I find it intriguing that he relates bloggers more to radio or television personalities rather than op ed writers or journalists. I agree that there is much more of a conversational tone and expectation to blogging, that is somewhat present in radio, but I feel that it is far less present in the more broadcast based medium of television. What I find most intriguing about his description of blogging, is how he relates the tone and style of writing to the medium:
“Reading at a monitor, at a desk, or on an iPhone provokes a querulous, impatient, distracted attitude, a demand for instant, usable information, that is simply not conducive to opening a novel or a favorite magazine on the couch. Reading on paper evokes a more relaxed and meditative response. The message dictates the medium. And each medium has its place—as long as one is not mistaken for the other.”

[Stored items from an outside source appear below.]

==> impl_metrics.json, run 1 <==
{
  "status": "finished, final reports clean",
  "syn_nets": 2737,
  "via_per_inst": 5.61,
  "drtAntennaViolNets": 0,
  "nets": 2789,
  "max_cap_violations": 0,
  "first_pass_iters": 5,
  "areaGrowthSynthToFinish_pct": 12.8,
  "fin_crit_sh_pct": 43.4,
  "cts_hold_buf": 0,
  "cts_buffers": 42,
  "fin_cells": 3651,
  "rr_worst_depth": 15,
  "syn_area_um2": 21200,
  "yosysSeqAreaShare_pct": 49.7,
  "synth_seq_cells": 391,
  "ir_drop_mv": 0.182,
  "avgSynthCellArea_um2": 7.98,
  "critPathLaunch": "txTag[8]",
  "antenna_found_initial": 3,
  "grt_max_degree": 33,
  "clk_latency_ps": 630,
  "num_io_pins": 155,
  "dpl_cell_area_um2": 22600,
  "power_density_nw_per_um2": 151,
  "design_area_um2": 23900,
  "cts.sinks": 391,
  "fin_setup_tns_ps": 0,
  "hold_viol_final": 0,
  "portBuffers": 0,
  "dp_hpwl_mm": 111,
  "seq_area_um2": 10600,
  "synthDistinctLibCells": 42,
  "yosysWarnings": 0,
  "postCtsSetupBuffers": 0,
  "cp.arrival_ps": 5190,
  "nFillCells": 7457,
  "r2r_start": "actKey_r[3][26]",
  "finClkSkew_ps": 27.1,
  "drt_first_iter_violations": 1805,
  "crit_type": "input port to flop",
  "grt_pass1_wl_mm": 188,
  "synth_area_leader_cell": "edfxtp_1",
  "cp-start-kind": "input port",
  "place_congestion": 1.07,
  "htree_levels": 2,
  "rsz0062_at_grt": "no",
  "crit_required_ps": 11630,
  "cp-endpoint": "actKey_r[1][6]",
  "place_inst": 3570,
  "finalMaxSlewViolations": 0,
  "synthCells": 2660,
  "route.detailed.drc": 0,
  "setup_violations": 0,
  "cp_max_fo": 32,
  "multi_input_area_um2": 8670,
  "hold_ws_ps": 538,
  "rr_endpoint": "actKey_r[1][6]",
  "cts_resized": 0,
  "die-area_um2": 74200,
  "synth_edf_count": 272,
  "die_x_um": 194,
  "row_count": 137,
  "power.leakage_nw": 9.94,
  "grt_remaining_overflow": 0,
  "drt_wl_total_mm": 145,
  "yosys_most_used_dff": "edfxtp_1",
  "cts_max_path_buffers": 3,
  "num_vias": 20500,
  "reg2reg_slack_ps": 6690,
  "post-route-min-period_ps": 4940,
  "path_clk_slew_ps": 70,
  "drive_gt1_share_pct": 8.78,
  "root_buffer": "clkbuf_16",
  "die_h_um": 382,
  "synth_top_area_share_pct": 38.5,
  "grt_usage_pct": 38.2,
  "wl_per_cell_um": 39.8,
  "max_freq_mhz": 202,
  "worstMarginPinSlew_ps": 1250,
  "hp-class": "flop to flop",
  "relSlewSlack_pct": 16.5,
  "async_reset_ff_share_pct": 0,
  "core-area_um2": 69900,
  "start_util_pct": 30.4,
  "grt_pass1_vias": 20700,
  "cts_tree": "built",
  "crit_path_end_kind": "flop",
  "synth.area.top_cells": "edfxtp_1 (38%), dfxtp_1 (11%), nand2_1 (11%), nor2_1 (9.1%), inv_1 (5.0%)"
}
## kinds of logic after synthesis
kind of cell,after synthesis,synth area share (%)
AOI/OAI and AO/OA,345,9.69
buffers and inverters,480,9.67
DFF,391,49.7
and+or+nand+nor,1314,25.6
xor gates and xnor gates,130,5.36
===== config.mk =====
export PLATFORM = sky130hd
export DESIGN_NAME = frame_loss_mode_select
export DESIGN_NICKNAME = d
export VERILOG_FILES = /design/src/logic/loss_mode_pkg.sv /design/src/logic/stationarity_if.sv /design/src/logic/stationarity_tracker.sv /design/src/logic/frame_loss_mode_select.sv
export SDC_FILE = /design/constraint.sdc
export NUM_CORES = 1
export LEC_CHECK = 0
export ABC_AREA = 1
export BUFFER_PORTS_ARGS = -buffer_cell sky130_fd_sc_hd__buf_4
export CAP_MARGIN = 20
export CORE_MARGIN = 2
export CORE_UTILIZATION = 29
export DETAILED_ROUTE_END_ITERATION = 8
export GPL_TIMING_DRIVEN = 0
export PLACE_DENSITY = 0.66
export SYNTH_ARGS = -nofsm -noshare
export SYNTH_HDL_FRONTEND = slang
export SYNTH_SLANG_ARGS = --single-unit

===== constraint.sdc =====
create_clock -name core_clk -period 1.4 [get_ports core_clk]
set_clock_uncertainty 0.2 [all_clocks]
set_input_delay 0.07 -clock core_clk [delete_from_list [all_inputs] [get_ports core_clk]]
set_output_delay 0.07 -clock core_clk [all_outputs]
set_load 0.01 [all_outputs]

===== src/logic/loss_mode_pkg.sv =====
// loss_mode_pkg: constants and mode codes for the frame loss mode selector
// assumes energy figures arrive as unsigned Q0.16 fractions
package loss_mode_pkg;

  // widths
  localparam int ENERGY_W = 16;
  localparam int RUN_W = 8;
  localparam int HZ_W = 16;
  localparam int HIST_W = 3;

  // energy thresholds as printed, and their Q0.16 compare values
  localparam real ED_THRESH = 0.159063;
  localparam real STAT_THRESH = 0.032209;
  // x < t*65536 for integer x is x < ceil(t*65536)
  localparam logic [ENERGY_W-1:0] ED_THRESH_Q16 = 16'h28B9;
  localparam logic [ENERGY_W-1:0] STAT_THRESH_Q16 = 16'h083F;
  // small energy change limit for phase alignment eligibility
  localparam logic [ENERGY_W-1:0] SMALL_CHANGE_Q16 = 16'h083F;

  // peak sub-band window for phase alignment, in Hz
  localparam logic [HZ_W-1:0] PEAK_LO_HZ = 16'h004B;
  localparam logic [HZ_W-1:0] PEAK_HI_HZ = 16'h03E8;

  // run count figures
  localparam logic [RUN_W-1:0] RUN_ONE = 8'h01;

  // values after reset
  localparam logic RST_FLAG = 1'b0;
  localparam logic [HIST_W-1:0] RST_HIST = 3'h0;

  // selected concealment mode, one-hot
  typedef enum logic [6:0] {
    MODE_OVERLAP_ADD = 7'h01,
    MODE_PA_ERASED = 7'h02,
    MODE_PA_NEXT_GOOD = 7'h04,
    MODE_PA_BURST = 7'h08,
    MODE_RS_ERASED = 7'h10,
    MODE_RS_NEXT_GOOD = 7'h20,
    MODE_NEXT_GOOD_AFTER_BURST = 7'h40
  } conceal_mode_e;

endpackage
### src/serial_port_pkg.sv
// constants, field layout and carrier types of the four-mode serial port
// assumes one oscillator clock shared with the cpu core and timer 1
package serial_port_pkg;

	// special function register addresses
	localparam logic [7:0] CTRL_ADDR = 8'h98;
	localparam logic [7:0] BUF_ADDR  = 8'h99;

	// control register bit positions, msb to lsb
	localparam int MODE_HI_BIT = 7;
	localparam int MODE_LO_BIT = 6;
	localparam int MPF_BIT     = 5;
	localparam int REN_BIT     = 4;
	localparam int TB8_BIT     = 3;
	localparam int RB8_BIT     = 2;
	localparam int TI_BIT      = 1;
	localparam int RI_BIT      = 0;
	localparam logic [7:0] CTRL_RESET = 8'h00;
	localparam logic [7:0] BUF_RESET  = 8'h00;

	// mode select encodings
	localparam logic [1:0] MODE0 = 2'h0;
	localparam logic [1:0] MODE1 = 2'h1;
	localparam logic [1:0] MODE2 = 2'h2;
	localparam logic [1:0] MODE3 = 2'h3;

	// mode 0: one shift clock per twelve oscillator clocks
	localparam int         M0_DIV    = 12;
	localparam logic [3:0] M0_LAST   = 4'(M0_DIV - 1);
	localparam logic [3:0] M0_RISE   = 4'(M0_DIV / 2 - 1);
	localparam logic [3:0] M0_BITS   = 4'h8;

	// uart modes: sixteen sample ticks per bit
	localparam int         OVERSAMPLE = 16;
	localparam logic [3:0] BIT_LAST   = 4'(OVERSAMPLE - 1);
	localparam logic [3:0] SAMPLE_PT  = 4'(OVERSAMPLE / 2 - 1);
	localparam int         M2_DIV_SLOW = 64;
	localparam int         M2_DIV_FAST = 32;
	localparam int         T1_DIV_SLOW = 32;
	localparam int         T1_DIV_FAST = 16;
	localparam logic [1:0] M2_LIM_SLOW = 2'(M2_DIV_SLOW / OVERSAMPLE - 1);
	localparam logic [1:0] M2_LIM_FAST = 2'(M2_DIV_FAST / OVERSAMPLE - 1);
	localparam logic [1:0] T1_LIM_SLOW = 2'(T1_DIV_SLOW / OVERSAMPLE - 1);
	localparam logic [1:0] T1_LIM_FAST = 2'(T1_DIV_FAST / OVERSAMPLE - 1);

	// frame lengths in bit times
	localparam logic [3:0] UART8_BITS = 4'ha;
	localparam logic [3:0] UART9_BITS = 4'hb;

	// special function register access from the core
	typedef struct packed {
		logic [7:0] addr;
		logic       wr;
		logic       rd;
		logic [7:0] wdata;
	} sfr_req_s;

endpackage

### src/four_mode_serial_port.sv
// four-mode serial port: shift register, 8-bit and 9-bit uart
// assumes sfr strobes and timer 1 overflow on sys_clk; rxd from a pin
`timescale 1ns/1ns

module four_mode_serial_port
	import serial_port_pkg::*;
(
	input  wire logic       sys_clk,
	input  wire logic       rst_b,
	input  wire sfr_req_s   sfr_req,
	output logic      [7:0] sfr_rdata,
	input  wire logic       baud_doubler,
	input  wire logic       timer1_overflow,
	input  wire logic       rxd_in,
	output logic            rxd_out,
	output logic            rxd_oe,
	output logic            txd,
	output logic            serial_irq
);

	typedef enum {TX_IDLE, TX_SEND} tx_st_e;
	typedef enum {RX_IDLE, RX_START, RX_DATA} rx_st_e;
	typedef enum {M0_IDLE, M0_SEND, M0_RECV} m0_st_e;

	function automatic logic hit(input sfr_req_s r, input logic [7:0] a);
		hit = (r.addr == a);
	endfunction

	logic        rxd_s1;
	logic        rxd_s2;
	logic [1:0]  mode_r;
	logic        mpf_r;
	logic        ren_r;
	logic        tb8_r;
	logic        rb8_r;
	logic        ti_r;
	logic        ri_r;
	logic [7:0]  rbuf_r;
	logic [7:0]  rdata_r;
	logic        irq_r;
	logic        txd_r;
	logic        ctrl_wr;
	logic        buf_wr;
	logic [1:0]  samp_cnt_r;
	logic        samp_tick_r;
	logic        samp_ev;
	logic [1:0]  samp_lim;
	tx_st_e      tx_st_r;
	logic [10:0] tx_sh_r;
	logic [3:0]  tx_left_r;
	logic [3:0]  tx_div_r;
	logic        utx_line_r;
	logic        utx_done_r;
	rx_st_e      rx_st_r;
	logic [9:0]  rx_sh_r;
	logic [9:0]  rx_next;
	logic [3:0]  rx_left_r;
	logic [3:0]  rx_cnt_r;
	logic [7:0]  rx_byte;
	logic        rx_b9;
	logic        urx_load_r;
	logic [7:0]  urx_byte_r;
	logic        urx_b9_r;
	m0_st_e      m0_st_r;
	logic [7:0]  m0_sh_r;
	logic [3:0]  m0_div_r;
	logic [3:0]  m0_left_r;
	logic        m0_clk_r;
	logic        m0_out_r;
	logic        m0_oe_r;
	logic        m0_ti_r;
	logic        m0_ri_r;

	assign ctrl_wr    = sfr_req.wr && hit(sfr_req, CTRL_ADDR);
	assign buf_wr     = sfr_req.wr && hit(sfr_req, BUF_ADDR);
	assign sfr_rdata  = rdata_r;
	assign serial_irq = irq_r;
	assign txd        = txd_r;
	assign rxd_out    = m0_out_r;
	assign rxd_oe     = m0_oe_r;

	////////////////////////////////////////////////////////////////////
	// pin synchroniser

	always_ff @(posedge sys_clk or negedge rst_b) begin
		if (!rst_b) begin
			rxd_s1 <= 1'b1;
			rxd_s2 <= 1'b1;
		end else begin
			rxd_s1 <= rxd_in;
			rxd_s2 <= rxd_s1;
		end
	end

	////////////////////////////////////////////////////////////////////
	// control register and flags

	always_ff @(posedge sys_clk or negedge rst_b) begin
		if (!rst_b) begin
			mode_r <= CTRL_RESET[MODE_HI_BIT:MODE_LO_BIT];
			mpf_r  <= CTRL_RESET[MPF_BIT];
			ren_r  <= CTRL_RESET[REN_BIT];
			tb8_r  <= CTRL_RESET[TB8_BIT];
		end else if (ctrl_wr) begin
			mode_r <= sfr_req.wdata[MODE_HI_BIT:MODE_LO_BIT];
			mpf_r  <= sfr_req.wdata[MPF_BIT];
			ren_r  <= sfr_req.wdata[REN_BIT];
			tb8_r  <= sfr_req.wdata[TB8_BIT];
		end
	end

	always_ff @(posedge sys_clk or negedge rst_b) begin
		if (!rst_b) begin
			ti_r  <= CTRL_RESET[TI_BIT];
			ri_r  <= CTRL_RESET[RI_BIT];
			rb8_r <= CTRL_RESET[RB8_BIT];
		end else begin
			// hardware set wins over a software write
			ti_r <= utx_done_r | m0_ti_r |
				(ctrl_wr ? sfr_req.wdata[TI_BIT] : ti_r);
			ri_r <= urx_load_r | m0_ri_r |
				(ctrl_wr ? sfr_req.wdata[RI_BIT] : ri_r);
			if (urx_load_r)
				rb8_r <= urx_b9_r;
			else if (ctrl_wr)
				rb8_r <= sfr_req.wdata[RB8_BIT];
		end
	end

	always_ff @(posedge sys_clk or negedge rst_b) begin
		if (!rst_b)
			rbuf_r <= BUF_RESET;
		else if (urx_load_r)
			rbuf_r <= urx_byte_r;
		else if (m0_ri_r)
			rbuf_r <= m0_sh_r;
	end

	always_ff @(posedge sys_clk or negedge rst_b) begin
		if (!rst_b) begin
			rdata_r <= 8'h00;
			irq_r   <= 1'b0;
		end else begin
			irq_r <= ti_r | ri_r;
			if (sfr_req.rd && hit(sfr_req, CTRL_ADDR))
				rdata_r <= {mode_r, mpf_r, ren_r, tb8_r, rb8_r, ti_r, ri_r};
			else if (sfr_req.rd && hit(sfr_req, BUF_ADDR))
				rdata_r <= rbuf_r;
			else
				rdata_r <= 8'h00;
		end
	end

	////////////////////////////////////////////////////////////////////
	// sample tick, sixteen per bit in uart modes

	always_comb begin
		if (mode_r == MODE2) begin
			samp_ev  = 1'b1;
			samp_lim = baud_doubler ? M2_LIM_FAST : M2_LIM_SLOW;
		end else begin
			samp_ev  = timer1_overflow;
			samp_lim = baud_doubler ? T1_LIM_FAST : T1_LIM_SLOW;
		end
	end

	always_ff @(posedge sys_clk or negedge rst_b) begin
		if (!rst_b) begin
			samp_cnt_r  <= 2'h0;
			samp_tick_r <= 1'b0;
		end else begin
			samp_tick_r <= 1'b0;
			if (mode_r == MODE0) begin
				samp_cnt_r <= 2'h0;
			end else if (samp_ev) begin
				if (samp_cnt_r >= samp_lim) begin
					samp_cnt_r  <= 2'h0;
					samp_tick_r <= 1'b1;
				end else begin
					samp_cnt_r <= samp_cnt_r + 2'h1;
				end
			end
		end
	end

	////////////////////////////////////////////////////////////////////
	// uart transmitter, independent of the receiver

	always_ff @(posedge sys_clk or negedge rst_b) begin
		if (!rst_b) begin
			tx_st_r    <= TX_IDLE;
			tx_sh_r    <= 11'h7ff;
			tx_left_r  <= 4'h0;
			tx_div_r   <= 4'h0;
			utx_line_r <= 1'b1;
			utx_done_r <= 1'b0;
		end else begin
			utx_done_r <= 1'b0;
			if (buf_wr && mode_r != MODE0) begin
				tx_st_r   <= TX_SEND;
				// stop, ninth (or stop), data lsb first, start
				tx_sh_r   <= {1'b1, (mode_r == MODE1) ? 1'b1 : tb8_r,
					sfr_req.wdata, 1'b0};
				tx_left_r <= (mode_r == MODE1) ? UART8_BITS : UART9_BITS;
				tx_div_r  <= 4'h0;
				utx_line_r <= 1'b0;
			end else begin
				case (tx_st_r)
				TX_IDLE: begin
					utx_line_r <= 1'b1;
				end
				TX_SEND: begin
					if (samp_tick_r) begin
						tx_div_r <= tx_div_r + 4'h1;
						if (tx_div_r == BIT_LAST) begin
							if (tx_left_r == 4'h1) begin
								tx_st_r    <= TX_IDLE;
								utx_done_r <= 1'b1;
								utx_line_r <= 1'b1;
							end else begin
								tx_sh_r    <= {1'b1, tx_sh_r[10:1]};
								utx_line_r <= tx_sh_r[1];
								tx_left_r  <= tx_left_r - 4'h1;
							end
						end
					end
				end
				default: tx_st_r <= TX_IDLE;
				endcase
			end
		end
	end

	////////////////////////////////////////////////////////////////////
	// uart receiver

	always_comb begin
		rx_next = {rxd_s2, rx_sh_r[9:1]};
		if (mode_r == MODE1) begin
			rx_byte = rx_next[8:1];
			rx_b9   = rx_next[9];
		end else begin
			rx_byte = rx_next[7:0];
			rx_b9   = rx_next[8];
		end
	end

	always_ff @(posedge sys_clk or negedge rst_b) begin
		if (!rst_b) begin
			rx_st_r    <= RX_IDLE;
			rx_sh_r    <= 10'h000;
			rx_left_r  <= 4'h0;
			rx_cnt_r   <= 4'h0;
			urx_load_r <= 1'b0;
			urx_byte_r <= 8'h00;
			urx_b9_r   <= 1'b0;
		end else begin
			urx_load_r <= 1'b0;
			if (mode_r == MODE0 || !ren_r) begin
				rx_st_r <= RX_IDLE;
			end else if (samp_tick_r) begin
				case (rx_st_r)
				RX_IDLE: begin
					if (!rxd_s2) begin
						rx_st_r  <= RX_START;
						rx_cnt_r <= 4'h0;
					end
				end
				RX_START: begin
					rx_cnt_r <= rx_cnt_r + 4'h1;
					if (rx_cnt_r == SAMPLE_PT && rxd_s2)
						rx_st_r <= RX_IDLE;
					else if (rx_cnt_r == BIT_LAST) begin
						rx_st_r   <= RX_DATA;
						rx_left_r <= (mode_r == MODE1) ?
							UART8_BITS - 4'h1 : UART9_BITS - 4'h1;
					end
				end
				RX_DATA: begin
					rx_cnt_r <= rx_cnt_r + 4'h1;
					if (rx_cnt_r == SAMPLE_PT) begin
						rx_sh_r   <= rx_next;
						rx_left_r <= rx_left_r - 4'h1;
						if (rx_left_r == 4'h1) begin
							rx_st_r <= RX_IDLE;
							// unread byte keeps priority
							if (!ri_r && (!mpf_r || rx_b9)) begin
								urx_load_r <= 1'b1;
								urx_byte_r <= rx_byte;
								urx_b9_r   <= rx_b9;
							end
						end
					end
				end
				default: rx_st_r <= RX_IDLE;
				endcase
			end
		end
	end

	////////////////////////////////////////////////////////////////////
	// mode 0 shift register, filter bit unused here

	always_ff @(posedge sys_clk or negedge rst_b) begin
		if (!rst_b) begin
			m0_st_r   <= M0_IDLE;
			m0_sh_r   <= 8'h00;
			m0_div_r  <= 4'h0;
			m0_left_r <= 4'h0;
			m0_clk_r  <= 1'b1;
			m0_out_r  <= 1'b1;
			m0_oe_r   <= 1'b0;
			m0_ti_r   <= 1'b0;
			m0_ri_r   <= 1'b0;
		end else begin
			m0_ti_r <= 1'b0;
			m0_ri_r <= 1'b0;
			if (mode_r != MODE0) begin
				m0_st_r  <= M0_IDLE;
				m0_clk_r <= 1'b1;
				m0_oe_r  <= 1'b0;
			end else if (buf_wr) begin
				m0_st_r   <= M0_SEND;
				m0_sh_r   <= sfr_req.wdata;
				m0_out_r  <= sfr_req.wdata[0];
				m0_oe_r   <= 1'b1;
				m0_div_r  <= 4'h0;
				m0_left_r <= M0_BITS;
				m0_clk_r  <= 1'b0;
			end else begin
				case (m0_st_r)
				M0_IDLE: begin
					m0_clk_r <= 1'b1;
					m0_oe_r  <= 1'b0;
					if (ren_r && !ri_r && !m0_ri_r) begin
						m0_st_r   <= M0_RECV;
						m0_div_r  <= 4'h0;
						m0_left_r <= M0_BITS;
						m0_clk_r  <= 1'b0;
					end
				end
				M0_SEND, M0_RECV: begin
					// clock low for six, high for six
					m0_div_r <= (m0_div_r == M0_LAST) ?
						4'h0 : m0_div_r + 4'h1;
					m0_clk_r <= (m0_div_r >= M0_RISE) &&
						(m0_div_r != M0_LAST);
					if (m0_div_r == M0_LAST) begin
						m0_left_r <= m0_left_r - 4'h1;
						if (m0_st_r == M0_RECV)
							m0_sh_r <= {rxd_s2, m0_sh_r[7:1]};
						else begin
							m0_sh_r  <= {1'b0, m0_sh_r[7:1]};
							m0_out_r <= m0_sh_r[1];
						end
						if (m0_left_r == 4'h1) begin
							m0_st_r <= M0_IDLE;
							m0_oe_r <= 1'b0;
							m0_clk_r <= 1'b1;
							if (m0_st_r == M0_SEND)
								m0_ti_r <= 1'b1;
							else
								m0_ri_r <= 1'b1;
						end
					end
				end
				default: m0_st_r <= M0_IDLE;
				endcase
			end
		end
	end

	////////////////////////////////////////////////////////////////////
	// transmit pin: shift clock in mode 0, serial line otherwise

	always_ff @(posedge sys_clk or negedge rst_b) begin
		if (!rst_b)
			txd_r <= 1'b1;
		else
			txd_r <= (mode_r == MODE0) ? m0_clk_r : utx_line_r;
	end

endmodule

Each medium has it’s place, and the message dictates the medium. Having been repeatedly reintroduced to Marshall Mcluhan‘s ideas, primarily with The Medium is the Massage, I found this section to be particularly thought provoking. I believe that Sullivan is saying, that even though the medium affects the reader, the nature of the message dictates the appropriate medium. Blogging works best for up-to-date immediate reactions, interpretations, and opinions on an event or article, that can satiate an immediate desire for information. However, you would not look for this sort of content in a novel or academic journal.
However, despite the immediacy with which he describes blogging, I do think that blogging’s sensibility has become remolded or repositioned since the widespread use of Twitter. This blog post by Joe Manna places Twitter among terms such as instant gratification, accountability, and conversation, whereas blogging is described as verbose, fulfilling, longer, and more detailed. I’ve come across this sort of comparison before, and I think it’s important to keep in mind the relationships between various social media, as well as between print and “new media.”
I’d like to end (this rather long post) with a few more quotes on blogging by Sullivan:
“[A blogger] is—more than any writer of the past—a node among other nodes, connected but unfinished without the links and the comments and the track-backs that make the blogosphere, at its best, a conversation, rather than a production.”
“To blog is therefore to let go of your writing in a way, to hold it at arm’s length, open it to scrutiny, allow it to float in the ether for a while, and to let others…pivot you toward relative truth.”
“[A blogger] can provoke discussion or take a position, even passionately, but [she] also must create an atmosphere in which others want to participate.”